Cyrene felt a laugh bubble out of her, and it felt so good to just relax after the stress of the last couple of weeks. They were on the royal ship bound for Eleysia with the Prince as an escort. She had survived Kael…if barely. She couldn’t shake the feeling that there was more to what he had said. But at least she was free of him. For now.

“Seems to have worked out for them,” Cyrene told Dean.

“Yes. I’m fortunate to have parents who love me very much.”

“Me, too. Though I haven’t seen my parents in some time. Not since I made Affiliate.” Speaking about her home made her heart contract. She hadn’t been able to tell anyone she was an Affiliate since she had left.

“You leave home for Affiliate training, as far as I know, correct?”

“Yes. You move into the castle and work with your Receiver.”

“And what was your area of expertise?”

Cyrene snorted. “Expertise is a stretch. I wasn’t there that long before I left, and the Queen…well, let’s just say we weren’t on great terms.”

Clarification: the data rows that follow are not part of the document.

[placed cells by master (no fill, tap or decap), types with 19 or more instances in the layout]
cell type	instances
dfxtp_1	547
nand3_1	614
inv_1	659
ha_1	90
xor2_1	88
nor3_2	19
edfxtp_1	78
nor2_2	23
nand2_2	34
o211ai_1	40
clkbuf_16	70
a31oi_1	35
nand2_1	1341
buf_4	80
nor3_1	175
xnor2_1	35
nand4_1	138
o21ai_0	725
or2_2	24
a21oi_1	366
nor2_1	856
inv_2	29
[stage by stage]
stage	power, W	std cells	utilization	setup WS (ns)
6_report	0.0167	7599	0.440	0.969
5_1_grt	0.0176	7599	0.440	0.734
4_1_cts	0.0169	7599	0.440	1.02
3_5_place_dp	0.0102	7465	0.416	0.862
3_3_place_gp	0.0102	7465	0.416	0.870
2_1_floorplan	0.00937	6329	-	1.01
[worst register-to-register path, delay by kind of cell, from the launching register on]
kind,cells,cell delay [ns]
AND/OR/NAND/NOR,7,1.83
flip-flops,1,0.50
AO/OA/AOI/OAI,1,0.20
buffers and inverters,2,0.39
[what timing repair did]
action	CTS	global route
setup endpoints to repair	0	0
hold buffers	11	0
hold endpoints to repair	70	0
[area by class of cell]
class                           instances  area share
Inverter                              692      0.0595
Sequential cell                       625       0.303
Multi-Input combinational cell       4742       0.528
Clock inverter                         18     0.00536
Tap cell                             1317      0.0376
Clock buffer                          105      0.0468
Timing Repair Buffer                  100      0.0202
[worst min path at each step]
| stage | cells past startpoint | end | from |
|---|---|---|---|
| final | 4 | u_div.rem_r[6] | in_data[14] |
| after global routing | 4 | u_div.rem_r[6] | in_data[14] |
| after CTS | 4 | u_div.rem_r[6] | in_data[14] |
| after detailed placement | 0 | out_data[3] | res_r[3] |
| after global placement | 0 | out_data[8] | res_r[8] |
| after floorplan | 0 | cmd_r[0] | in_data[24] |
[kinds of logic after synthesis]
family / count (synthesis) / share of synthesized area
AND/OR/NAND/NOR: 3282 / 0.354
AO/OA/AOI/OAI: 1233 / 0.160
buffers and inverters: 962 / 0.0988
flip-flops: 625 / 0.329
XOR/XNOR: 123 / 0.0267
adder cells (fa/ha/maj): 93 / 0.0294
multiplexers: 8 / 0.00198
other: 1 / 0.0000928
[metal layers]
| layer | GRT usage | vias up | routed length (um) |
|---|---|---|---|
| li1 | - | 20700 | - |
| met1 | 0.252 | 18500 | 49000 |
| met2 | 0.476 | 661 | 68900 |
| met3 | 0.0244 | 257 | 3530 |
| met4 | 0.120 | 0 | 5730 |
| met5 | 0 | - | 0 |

“I met Queen Kaliana. She…left something to be desired,” he said.

“That’s one way to put that she’s a conniving bitch.”

Dean’s laugh boomed over the bow of the ship. When he looked back at her for a second, his eyes glittered in the early morning light, and she had to take a deep breath. His smile brightened his entire face. Everything changed about him. His features smoothed. His eyes lit up. His body eased. She could just stare up into that face all day.

For a second, when they stared at each other, she forgot that she was a refugee, fleeing Byern to discover her magic, and he was the Prince of a foreign land. They were just two individuals on separate paths that had converged at just the right point. And though she hardly knew him at all, she found herself at ease with him.

His eyes stuttered to her lips and then back. He seemed to realize his error and looked back out at the ocean beyond. She swallowed and was glad that she wasn’t the only one effected.

“How much longer?” she whispered, standing shoulder-to-shoulder with him against the rail.

“We should arrive by nightfall. It’s only a day trip from Aurum.”

She breathed a sigh of relief. “Good.”

“You don’t like the sea?”

“No. I do. I’m just anxious to be there.”

He questioningly raised an eyebrow, and she thought he was going to ask her about why she had left, but the words never came.

“Stay with me,” he said instead.

“What do you mean?” she asked cautiously.

“In the palace. We have plenty of room, and I’d love to get to know you.”

“And you can’t do that if I’m staying elsewhere?” she asked. She knew she was playing hard to get, but in reality, her heart was racing away from her. She hadn’t expected a direct invitation to the palace or to have more time with Dean. A thought she was relishing at the moment.

“You know I would come see you every day regardless of where you stayed in my homeland,” he said with a bright smile, “but I’d prefer if I could show it to you from my home.”

Even though every inch of her was screaming to say yes, she forced herself to consider the offer before jumping into something. “I’ll think about it.”